Input data -
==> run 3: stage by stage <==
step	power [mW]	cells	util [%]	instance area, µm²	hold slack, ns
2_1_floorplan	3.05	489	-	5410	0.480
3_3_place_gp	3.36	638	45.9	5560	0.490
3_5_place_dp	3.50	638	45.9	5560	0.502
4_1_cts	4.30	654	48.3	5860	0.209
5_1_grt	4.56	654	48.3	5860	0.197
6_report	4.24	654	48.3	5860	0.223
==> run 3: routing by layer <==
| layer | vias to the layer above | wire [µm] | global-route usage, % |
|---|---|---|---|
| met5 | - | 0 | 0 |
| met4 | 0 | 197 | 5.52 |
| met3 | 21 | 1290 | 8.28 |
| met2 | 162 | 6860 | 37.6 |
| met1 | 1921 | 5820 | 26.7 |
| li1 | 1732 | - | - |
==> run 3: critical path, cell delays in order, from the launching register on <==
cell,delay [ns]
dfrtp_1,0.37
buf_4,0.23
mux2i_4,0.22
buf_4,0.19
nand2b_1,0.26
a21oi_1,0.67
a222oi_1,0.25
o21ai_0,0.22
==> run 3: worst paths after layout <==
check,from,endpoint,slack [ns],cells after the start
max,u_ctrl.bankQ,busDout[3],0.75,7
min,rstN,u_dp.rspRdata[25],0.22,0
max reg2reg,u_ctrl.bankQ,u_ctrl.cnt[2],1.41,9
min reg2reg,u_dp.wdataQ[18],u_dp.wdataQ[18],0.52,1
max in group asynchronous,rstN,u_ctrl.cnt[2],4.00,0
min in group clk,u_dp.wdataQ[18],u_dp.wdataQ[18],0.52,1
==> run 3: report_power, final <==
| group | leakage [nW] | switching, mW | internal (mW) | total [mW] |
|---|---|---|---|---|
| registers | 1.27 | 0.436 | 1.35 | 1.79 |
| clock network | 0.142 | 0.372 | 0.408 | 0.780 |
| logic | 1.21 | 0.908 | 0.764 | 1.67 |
### config.mk
export PLATFORM = sky130hd
export DESIGN_NAME = afifo_chan
export DESIGN_NICKNAME = d
export VERILOG_FILES = /design/src/rtl/afifo_pkg.sv /design/src/rtl/afifo_store.sv /design/src/rtl/afifo_req.sv /design/src/rtl/afifo_err.sv /design/src/rtl/afifo_chan.sv
export SDC_FILE = /design/constraint.sdc
export NUM_CORES = 1
export LEC_CHECK = 0
export BUFFER_PORTS_ARGS = -buffer_cell sky130_fd_sc_hd__buf_2
export CORE_ASPECT_RATIO = 1.5
export CORE_MARGIN = 3
export CORE_UTILIZATION = 30
export CTS_BUF_LIST = sky130_fd_sc_hd__clkbuf_4 sky130_fd_sc_hd__clkbuf_8
export CTS_CLUSTER_DIAMETER = 50
export DETAILED_ROUTE_END_ITERATION = 10
export GPL_TIMING_DRIVEN = 0
export PLACE_DENSITY = 0.42
export SETUP_SLACK_MARGIN = 0.15
export SKIP_CTS_REPAIR_TIMING = 1
export SLEW_MARGIN = 20
export SYNTH_ARGS = -nofsm -noshare
export SYNTH_HDL_FRONTEND = slang
export SYNTH_SLANG_ARGS = --single-unit
### constraint.sdc
create_clock -name clk -period 3.3 [get_ports clk]
set_clock_uncertainty 0.2 [all_clocks]
set_input_delay 0.66 -clock clk [delete_from_list [all_inputs] [get_ports clk]]
set_output_delay 0.66 -clock clk [all_outputs]
set_load 0.01 [all_outputs]
`config.mk`:
```
export PLATFORM = sky130hd
export DESIGN_NAME = lcdc_i2c_regs
export DESIGN_NICKNAME = d
export VERILOG_FILES = /design/src/rtl/lcdc_pkg.sv /design/src/rtl/lcdc_host_port.sv /design/src/rtl/lcdc_regfile.sv /design/src/rtl/lcdc_factory_page.sv /design/src/rtl/lcdc_i2c_regs.sv
export SDC_FILE = /design/constraint.sdc
export NUM_CORES = 1
export LEC_CHECK = 0
export ABC_AREA = 1
export BUFFER_PORTS_ARGS = -buffer_cell sky130_fd_sc_hd__buf_2
export CORE_UTILIZATION = 35
export CTS_BUF_LIST = sky130_fd_sc_hd__clkbuf_2
export DETAILED_ROUTE_END_ITERATION = 8
export MAX_ROUTING_LAYER = met4
export SLEW_MARGIN = 40
export SYNTH_ARGS = -nofsm -noshare
export SYNTH_HDL_FRONTEND = slang
export SYNTH_SLANG_ARGS = --single-unit
```
`constraint.sdc`:
```
create_clock -name clk -period 2.7 [get_ports clk]
set_input_delay 0.135 -clock clk [delete_from_list [all_inputs] [get_ports clk]]
set_output_delay 0.135 -clock clk [all_outputs]
set_load 0.02 [all_outputs]
```
`src/rtl/lcdc_pkg.sv`:
```
package lcdc_pkg;
  localparam int DW = 8;

  localparam logic [DW-1:0] A_DISP  = 8'h01;
  localparam logic [DW-1:0] A_IFACE = 8'h10;
  localparam logic [DW-1:0] A_IMG   = 8'h11;
  localparam logic [DW-1:0] A_RDPTR = 8'h40;
  localparam logic [DW-1:0] A_TRIG  = 8'h54;
  localparam logic [DW-1:0] A_CSTAT = 8'h55;
  localparam logic [DW-1:0] A_CVAL  = 8'h56;
  localparam logic [DW-1:0] A_READY = 8'h62;
  localparam logic [DW-1:0] A_ID    = 8'hFF;
  localparam logic [DW-1:0] A_KEY_A = 8'hAF;
  localparam logic [DW-1:0] A_KEY_B = 8'h03;

  localparam logic [DW-1:0] M_DISP  = 8'h11;
  localparam logic [DW-1:0] M_IFACE = 8'h03;
  localparam logic [DW-1:0] M_IMG   = 8'h7F;
  localparam logic [DW-1:0] M_TRIG  = 8'h01;

  localparam logic [DW-1:0] UNLOCK_KEY = 8'hAA;

  function automatic logic [DW-1:0] apply_mask(input logic [DW-1:0] d,
                                               input logic [DW-1:0] m);
    return d & m;
  endfunction

  // placeholder checksum: rotate-left-1 of (disp ^ iface), xor image cfg
  function automatic logic [DW-1:0] panel_sum(input logic [DW-1:0] disp,
                                              input logic [DW-1:0] iface,
                                              input logic [DW-1:0] img);
    logic [DW-1:0] x;
    x = disp ^ iface;
    return {x[DW-2:0], x[DW-1]} ^ img;
  endfunction
endpackage

```
`src/rtl/lcdc_host_port.sv`:
```
module lcdc_host_port
  import lcdc_pkg::*;
(
  input  logic          clk,
  input  logic          rst_n,
  input  logic          wr_en,
  input  logic          wr_first,
  input  logic [DW-1:0] wr_data,
  input  logic          rd_en,
  input  logic [DW-1:0] rd_value,
  output logic          wr_strobe,
  output logic [DW-1:0] wr_addr,
  output logic [DW-1:0] wr_byte,
  output logic [DW-1:0] rd_addr,
  output logic [DW-1:0] rd_data,
  output logic          rd_valid
);
  logic [DW-1:0] wptr, rptr;
  logic          data_phase;
  logic          ptr_load;

  assign wr_strobe = wr_en && !wr_first;
  assign wr_addr   = wptr;
  assign wr_byte   = wr_data;
  assign rd_addr   = rptr;
  assign ptr_load  = wr_strobe && (wptr == A_RDPTR);

  always_ff @(posedge clk) begin
    if (!rst_n) begin
      wptr <= '0;
    end else if (wr_en && wr_first) begin
      wptr <= wr_data;
    end else if (wr_strobe) begin
      wptr <= wptr + 1'b1;
    end
  end

  always_ff @(posedge clk) begin
    if (!rst_n) begin
      rptr       <= '0;
      data_phase <= 1'b0;
      rd_data    <= '0;
      rd_valid   <= 1'b0;
    end else begin
      rd_valid <= rd_en;
      if (ptr_load) begin
        rptr       <= wr_data;
        data_phase <= 1'b0;
      end else if (rd_en) begin
        rd_data    <= data_phase ? rd_value : rptr;
        data_phase <= !data_phase;
        if (data_phase) rptr <= rptr + 1'b1;
      end
    end
  end

  AST_WPTR_STEP: assert property (@(posedge clk) disable iff (!rst_n)
    wr_strobe |=> wptr == $past(wptr) + 8'd1);
  AST_RD_VALID_NEXT: assert property (@(posedge clk) disable iff (!rst_n)
    rd_en |=> rd_valid);
  AST_RD_PHASE_TOGGLE: assert property (@(posedge clk) disable iff (!rst_n)
    (rd_en && !ptr_load) |=> data_phase != $past(data_phase));
  AST_RPTR_STEP: assert property (@(posedge clk) disable iff (!rst_n)
    (rd_en && data_phase && !ptr_load) |=> rptr == $past(rptr) + 8'd1);
  AST_RPTR_HOLD: assert property (@(posedge clk) disable iff (!rst_n)
    (rd_en && !data_phase && !ptr_load) |=> $stable(rptr));
endmodule

```
`src/rtl/lcdc_regfile.sv`:
```
module lcdc_regfile
  import lcdc_pkg::*;
(
  input  logic          clk,
  input  logic          rst_n,
  input  logic          we,
  input  logic [DW-1:0] wr_addr,
  input  logic [DW-1:0] wr_byte,
  output logic [DW-1:0] disp,
  output logic [DW-1:0] iface,
  output logic [DW-1:0] img,
  output logic [DW-1:0] trig,
  output logic [DW-1:0] csum_done,
  output logic [DW-1:0] csum_val
);
  logic trig_rise;

  assign trig_rise = we && (wr_addr == A_TRIG) && wr_byte[0] && !trig[0];

  always_ff @(posedge clk) begin
    if (!rst_n) begin
      disp  <= '0;
      iface <= '0;
      img   <= '0;
      trig  <= '0;
    end else if (we) begin
      case (wr_addr)
        A_DISP:  disp  <= apply_mask(wr_byte, M_DISP);
        A_IFACE: iface <= apply_mask(wr_byte, M_IFACE);
        A_IMG:   img   <= apply_mask(wr_byte, M_IMG);
        A_TRIG:  trig  <= apply_mask(wr_byte, M_TRIG);
        default: ;
      endcase
    end
  end

  always_ff @(posedge clk) begin
    if (!rst_n) begin
      csum_done <= '0;
      csum_val  <= '0;
    end else if (trig_rise) begin
      csum_done <= 8'h01;
      csum_val  <= panel_sum(disp, iface, img);
    end
  end

  AST_CFG_WRITE_ONLY: assert property (@(posedge clk) disable iff (!rst_n)
    !we |=> $stable(disp) && $stable(iface) && $stable(img));
  AST_CSUM_STICKY: assert property (@(posedge clk) disable iff (!rst_n)
    csum_done[0] |=> csum_done[0]);
  AST_CSUM_HOLD: assert property (@(posedge clk) disable iff (!rst_n)
    !trig_rise |=> $stable(csum_val));
  AST_CSUM_SETS_DONE: assert property (@(posedge clk) disable iff (!rst_n)
    trig_rise |=> csum_done == 8'h01);
endmodule

```
`src/rtl/lcdc_factory_page.sv`:
```
module lcdc_factory_page
  import lcdc_pkg::*;
#(
  parameter logic [7:0] BASE     = 8'h10,
  parameter int         DEPTH    = 16,
  parameter logic [7:0] KEY_ADDR = 8'hAF
) (
  input  logic          clk,
  input  logic          rst_n,
  input  logic          wr_strobe,
  input  logic [DW-1:0] wr_addr,
  input  logic [DW-1:0] wr_byte,
  input  logic [DW-1:0] rd_addr,
  output logic          unlocked,
  output logic          wr_hit,
  output logic          rd_hit,
  output logic [DW-1:0] rd_data
);
  localparam int         IW  = (DEPTH > 1) ? $clog2(DEPTH) : 1;
  localparam logic [8:0] LIM = 9'(DEPTH);

  logic [8:0]    wofs, rofs;
  logic          w_in, r_in, key_wr;
  logic [IW-1:0] widx, ridx;
  logic [DW-1:0] mem [DEPTH];

  assign wofs   = {1'b0, wr_addr} - {1'b0, BASE};
  assign rofs   = {1'b0, rd_addr} - {1'b0, BASE};
  assign w_in   = !wofs[8] && (wofs < LIM);
  assign r_in   = !rofs[8] && (rofs < LIM);
  assign widx   = wofs[IW-1:0];
  assign ridx   = rofs[IW-1:0];
  assign key_wr = wr_strobe && (wr_addr == KEY_ADDR);
  assign wr_hit = wr_strobe && unlocked && w_in;
  assign rd_hit = unlocked && r_in;
  assign rd_data = rd_hit ? mem[ridx] : '0;

  always_ff @(posedge clk) begin
    if (!rst_n)      unlocked <= 1'b0;
    else if (key_wr) unlocked <= (wr_byte == UNLOCK_KEY);
  end

  for (genvar g = 0; g < DEPTH; g++) begin : g_cell
    always_ff @(posedge clk) begin
      if (!rst_n)                             mem[g] <= '0;
      else if (wr_hit && widx == IW'(g))      mem[g] <= wr_byte;
    end
  end

  AST_LOCK_ONLY_BY_KEY: assert property (@(posedge clk) disable iff (!rst_n)
    !key_wr |=> $stable(unlocked));
endmodule

```
`src/rtl/lcdc_i2c_regs.sv`:
```
module lcdc_i2c_regs
  import lcdc_pkg::*;
#(
  parameter logic [3:0] MFR_ID   = 4'hC,
  parameter logic [3:0] REV_ID   = 4'h7,
  parameter logic [7:0] FA_BASE  = 8'h10,
  parameter int         FA_DEPTH = 16,
  parameter logic [7:0] FB_BASE  = 8'h04,
  parameter int         FB_DEPTH = 12
) (
  input  logic       clk,
  input  logic       rst_n,
  input  logic       wr_en,
  input  logic       wr_first,
  input  logic [7:0] wr_data,
  input  logic       rd_en,
  output logic [7:0] rd_data,
  output logic       rd_valid,
  output logic       panel_on,
  output logic       out_undriven,
  output logic       fast_burnin,
  output logic       col_invert,
  output logic       col_shift,
  output logic       hflip,
  output logic       rb_swap,
  output logic       vflip
);
  localparam logic [DW-1:0] ID_BYTE = {MFR_ID, REV_ID};

  logic          wr_strobe, reg_we;
  logic [DW-1:0] wr_addr, wr_byte, rd_addr, rd_value;
  logic [DW-1:0] disp, iface, img, trig, csum_done, csum_val;
  logic          fa_unl, fa_wr_hit, fa_rd_hit;
  logic          fb_unl, fb_wr_hit, fb_rd_hit;
  logic [DW-1:0] fa_data, fb_data;

  lcdc_host_port u_port (
    .clk, .rst_n, .wr_en, .wr_first, .wr_data, .rd_en,
    .rd_value, .wr_strobe, .wr_addr, .wr_byte, .rd_addr, .rd_data, .rd_valid
  );

  lcdc_factory_page #(.BASE(FA_BASE), .DEPTH(FA_DEPTH), .KEY_ADDR(A_KEY_A)) u_page_a (
    .clk, .rst_n, .wr_strobe, .wr_addr, .wr_byte, .rd_addr,
    .unlocked(fa_unl), .wr_hit(fa_wr_hit), .rd_hit(fa_rd_hit), .rd_data(fa_data)
  );

  lcdc_factory_page #(.BASE(FB_BASE), .DEPTH(FB_DEPTH), .KEY_ADDR(A_KEY_B)) u_page_b (
    .clk, .rst_n, .wr_strobe, .wr_addr, .wr_byte, .rd_addr,
    .unlocked(fb_unl), .wr_hit(fb_wr_hit), .rd_hit(fb_rd_hit), .rd_data(fb_data)
  );

  assign reg_we = wr_strobe && !fa_wr_hit && !fb_wr_hit;

  lcdc_regfile u_regs (
    .clk, .rst_n, .we(reg_we), .wr_addr, .wr_byte,
    .disp, .iface, .img, .trig, .csum_done, .csum_val
  );

  always_comb begin
    rd_value = '0;
    if (fa_rd_hit)      rd_value = fa_data;
    else if (fb_rd_hit) rd_value = fb_data;
    else begin
      case (rd_addr)
        A_DISP:  rd_value = disp;
        A_IFACE: rd_value = iface;
        A_IMG:   rd_value = img;
        A_RDPTR: rd_value = rd_addr;
        A_TRIG:  rd_value = trig;
        A_CSTAT: rd_value = csum_done;
        A_CVAL:  rd_value = csum_val;
        A_READY: rd_value = 8'h01;
        A_KEY_A: rd_value = {7'b0, fa_unl};
        A_KEY_B: rd_value = {7'b0, fb_unl};
        A_ID:    rd_value = ID_BYTE;
        default: rd_value = '0;
      endcase
    end
  end

  assign panel_on     = disp[4];
  assign out_undriven = disp[4] && disp[0];
  assign fast_burnin  = !disp[4] && disp[0];
  assign col_invert   = iface[0];
  assign col_shift    = iface[1];
  assign hflip        = img[0];
  assign rb_swap      = img[1];
  assign vflip        = img[2];

  AST_SHADOW_KEEPS_CFG: assert property (@(posedge clk) disable iff (!rst_n)
    fa_wr_hit |=> $stable(iface) && $stable(img));
  AST_SHADOW_KEEPS_PINS: assert property (@(posedge clk) disable iff (!rst_n)
    (fa_wr_hit || fb_wr_hit) |=> $stable(col_invert) && $stable(hflip) && $stable(vflip));
endmodule

```
==> results.py <==
metrics = {
    "status": {
        "status": "finished, final reports clean",
    },
    "power_and_ir_drop": {
        "p_clk_frac": 0.346,
        "power_frac_comb": 0.091,
        "p_per_area_nw_per_um2": 548.5,
        "p_sw_mw": 2.379,
        "seqPwrFrac": 0.563,
        "intPower_mw": 5.981,
        "swShare": 0.2846,
        "power_leakage_nw": 6.182,
        "vdd_drop_max_v": 0.0001824,
        "power_mw": 8.360,
    },
    "sta": {
        "drv_slew": 0,
        "hold_viol": 0,
        "fin_crit_sh": 0.9425,
        "setup_viol": 0,
        "fmax_mhz": 393.0,
        "fin_worst_skew_ns": 0.1020,
        "setup_tns_ns": 0,
        "fin_crit_ns": 2.545,
        "tightest_slew_ns": 0.8046,
        "rsz0062_at_grt": "false",
        "maxSlewHeadroom": 0.4628,
    },
    "worst_setup_path": {
        "cp_max_fo": 6,
        "path_class": "flop to flop",
        "worstPathArrival_ns": 3.29,
        "cpMostUsedCell": "nand2_1",
        "startpoint_type": "flop",
        "slowest_stage": "dlygate4sd3_1",
        "cp-end-kind": "flop",
        "path_delay_family": "simple AND/OR/NAND/NOR gates",
        "critical-path-max-stage-delay_ns": 0.54,
        "critPathRequiredTime_ns": 3.45,
        "crit_buf_inv": 2,
        "r2r_slack_ns": 0.16,
        "rr_worst_depth": 13,
        "r2r-end": "u_regs.disp[0]$_SDFFE_PN0P_",
        "crit-reg2reg-launch": "u_port.wr_addr[5]$_SDFFE_PN0P_",
        "cp_cell_sequence": "inv_1 > ha_1 > nand2_1 > nor3_2 > nand2_1 > nor2_1 > nor2_1 > and2_4 > nand4_4 > nand2_1 > nand2_1 > nor2_1 > dlygate4sd3_1",
    },
    "clock_network": {
        "cts_tree": "built",
        "clock_path_buffers": 3,
        "cts_root_buffer": "clkbuf_2",
        "cts.sinks": 272,
        "clk_pin_slew_ns": 0.12,
        "numCtsBuffers": 75,
        "htree_levels": 3,
        "clk_latency_ns": 0.87,
    },
    "logic_synthesis": {
        "ys.flop_type": "edfxtp_1",
        "synth.area.top_cells": "edfxtp_1 (50%), nor2_1 (13%), dfxtp_1 (7.1%)",
        "syn_avg_cell_area_sq_um": 8.649,
        "synth_seq_area_share": 0.5679,
        "yosysMostFrequentCell": "nor2_1",
        "synth_cell_types": 40,
        "postSynthCellCount": 1565,
        "synth_area_leader_cell": "edfxtp_1",
        "ys_seq_elements": 272,
        "netlist_area_sq_um": 13540,
        "ys_warn_count": 0,
        "async_reset_ff_frac": 0,
        "synth.top_cell.area_share": 0.4969,
        "yosys-top-cells-count": "nor2_1 (474), nand2_1 (245), edfxtp_1 (224)",
        "synth-edff-count": 224,
        "syn_nets": 1605,
    },
    "min_path": {
        "min_path_type": "primary input to flop",
        "whs_path_depth": 4,
        "hp-start": "wr_data[0]",
        "hold_end": "u_regs.img[0]$_SDFFE_PN0P_",
    },
    "route": {
        "wl_per_cell_um": 18.16,
        "wl_um": 40350,
        "vias": 11440,
        "dr.pass1.iters": 5,
        "drt-vias-per-instance": 5.150,
        "drc": 0,
        "ant_nets": 0,
        "drtIter0Drc": 1057,
    },
    "placement": {
        "hpwl_um": 26520,
        "io_buffers": 29,
        "place.gp.congestion": 0.9068,
    },
    "global_routing": {
        "grt_pass1_wl_um": 61910,
        "grt_max_degree": 63,
        "gr-total-overflow": 0,
        "grt_use_total": 0.2140,
        "antenna_found_initial": 1,
        "grt_pass1_vias": 11150,
    },
    "die": {
        "dieArea_sq_um": 39460,
        "start_util": 0.3577,
        "core_region_area_sq_um": 37840,
        "io_pins": 30,
        "die_w_um": 198.7,
        "fp.dieH_um": 198.7,
        "placementRows": 71,
    },
    "cells_and_area": {
        "nNetsFinal": 1694,
        "drive_gt1_frac": 0.1392,
        "n_fill_cell": 3839,
        "seq_area_sq_um": 7694,
        "multi_input_area_sq_um": 5210,
        "area.growth.synth_to_final_pct": 12.62,
    },
    "run": {
        "maxCapViolCount": 0,
    },
}
[kinds of logic after synthesis]
group,share of synthesized area
simple gates,0.2585
compound gates,0.09290
fa+ha+maj,0.02496
flops,0.5679
xor+xnor,0.008412
buf+inv,0.04733
[power by group through the flow]
stage	sequential (mW)	combinational (mW)	clock [mW]
3_5_place_dp	4.80	0.735	0
4_1_cts	4.70	0.758	2.95
3_3_place_gp	4.80	0.727	0
5_1_grt	4.72	0.838	3.15
2_1_floorplan	4.79	0.454	0
6_report	4.70	0.763	2.89
[worst min-delay path: cells and delay by family]
family / cells / cell delay (ns)
buf+inv: 2 / 0.68
simple gates: 1 / 0.08
compound gates: 1 / 0.06
[worst max-delay path by stage]
stage	start	end	slack (ns)	cells past startpoint
after floorplan	u_port.wr_addr[2]$_SDFFE_PN0P_	u_page_b.mem[1][0]$_SDFFCE_PN0P_	0.24	9
after global placement	u_port.wr_addr[3]$_SDFFE_PN0P_	u_page_b.mem[8][6]$_SDFFCE_PN0P_	0.45	10
after detailed placement	u_port.wr_addr[0]$_SDFFE_PN0P_	u_port.rd_data[2]$_SDFFE_PN0P_	0.34	10
after CTS	u_port.wr_addr[5]$_SDFFE_PN0P_	u_regs.disp[0]$_SDFFE_PN0P_	0.07	12
after global routing	u_port.wr_addr[5]$_SDFFE_PN0P_	u_regs.disp[0]$_SDFFE_PN0P_	0.01	13
final	u_port.wr_addr[5]$_SDFFE_PN0P_	u_regs.disp[0]$_SDFFE_PN0P_	0.16	13
[per-layer routing]
metal / up-vias / track usage / share of wire
met5: - / - / 0
met1: 5499 / 0.2712 / 0.43
met2: 404 / 0.3446 / 0.48
li1: 5458 / - / -
met3: 82 / 0.03561 / 0.068
met4: 0 / 0.07692 / 0.027
[per-stage QoR]
step / cell area, sq um / instances / utilization / setup WS (ns) / hold slack (ns)
3_5_place_dp: 14390 / 2068 / 0.3803 / 0.3447 / 0.4235
6_report: 15240 / 2222 / 0.4028 / 0.1552 / 0.1375
4_1_cts: 15230 / 2220 / 0.4024 / 0.06809 / 0.07132
3_3_place_gp: 14390 / 2068 / 0.3803 / 0.4527 / 0.4226
5_1_grt: 15240 / 2222 / 0.4028 / 0.01381 / 0.1084
2_1_floorplan: 13540 / 1565 / - / 0.2382 / 0.2285
[area by class of cell]
cell class / instances / share of cell area
Antenna cell: 1 / 0.0001642
Clock buffer: 115 / 0.03776
Clock inverter: 18 / 0.004761
Inverter: 67 / 0.01650
Multi-Input combinational cell: 1135 / 0.3418
Sequential cell: 272 / 0.5047
Tap cell: 511 / 0.04194
Timing Repair Buffer: 103 / 0.05237
[flip-flops by register name (all words and copies together) (netlist names), 2 cells and up]
name,flops
u_page_a.mem,128
u_page_b.mem,96
u_port.rd_addr,8
u_port.rd_data,8
u_port.wr_addr,8
u_regs.csum_val,7
u_regs.disp,2
u_regs.iface,2
u_regs.img,7
[cells in the final DEF, fill, tap and decap left out, types with 2 or more instances in the layout]
| master | n |
|---|---|
| o21ai_0 | 151 |
| nor2_4 | 2 |
| dlygate4sd3_1 | 19 |
| nand2_2 | 2 |
| a31oi_1 | 7 |
| nor3_1 | 4 |
| ha_1 | 27 |
| a21oi_2 | 4 |
| o21ai_1 | 8 |
| nor2_2 | 5 |
| a21oi_1 | 55 |
| nand2_4 | 4 |
| buf_12 | 4 |
| nor2_1 | 473 |
| clkbuf_2 | 115 |
| nand3_1 | 94 |
| clkinv_1 | 15 |
| dfxtp_2 | 2 |
| nand4_1 | 19 |
| o221ai_1 | 3 |
| nand2_1 | 245 |
| xor2_1 | 12 |
| inv_1 | 57 |
| edfxtp_1 | 224 |
| inv_2 | 11 |
| buf_2 | 29 |
| buf_4 | 51 |
| dfxtp_1 | 45 |
| o22ai_1 | 8 |
[timing repair]
action / in CTS / in global routing
setup buffers: 0 / 1
endpoints found under the hold margin: 162 / 0
endpoints found under the setup margin: 0 / 3
resized for setup: 0 / 2
hold buffers: 19 / 0
Power figures use the tool's default switching activity.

Work required - Look back at the data above. Transcribe exactly the lines starting at the line that contains "simple gates,0.2585" and ending at the line that contains "buf+inv: 2 / 0.68".

Task solution -
simple gates,0.2585
compound gates,0.09290
fa+ha+maj,0.02496
flops,0.5679
xor+xnor,0.008412
buf+inv,0.04733
[power by group through the flow]
stage	sequential (mW)	combinational (mW)	clock [mW]
3_5_place_dp	4.80	0.735	0
4_1_cts	4.70	0.758	2.95
3_3_place_gp	4.80	0.727	0
5_1_grt	4.72	0.838	3.15
2_1_floorplan	4.79	0.454	0
6_report	4.70	0.763	2.89
[worst min-delay path: cells and delay by family]
family / cells / cell delay (ns)
buf+inv: 2 / 0.68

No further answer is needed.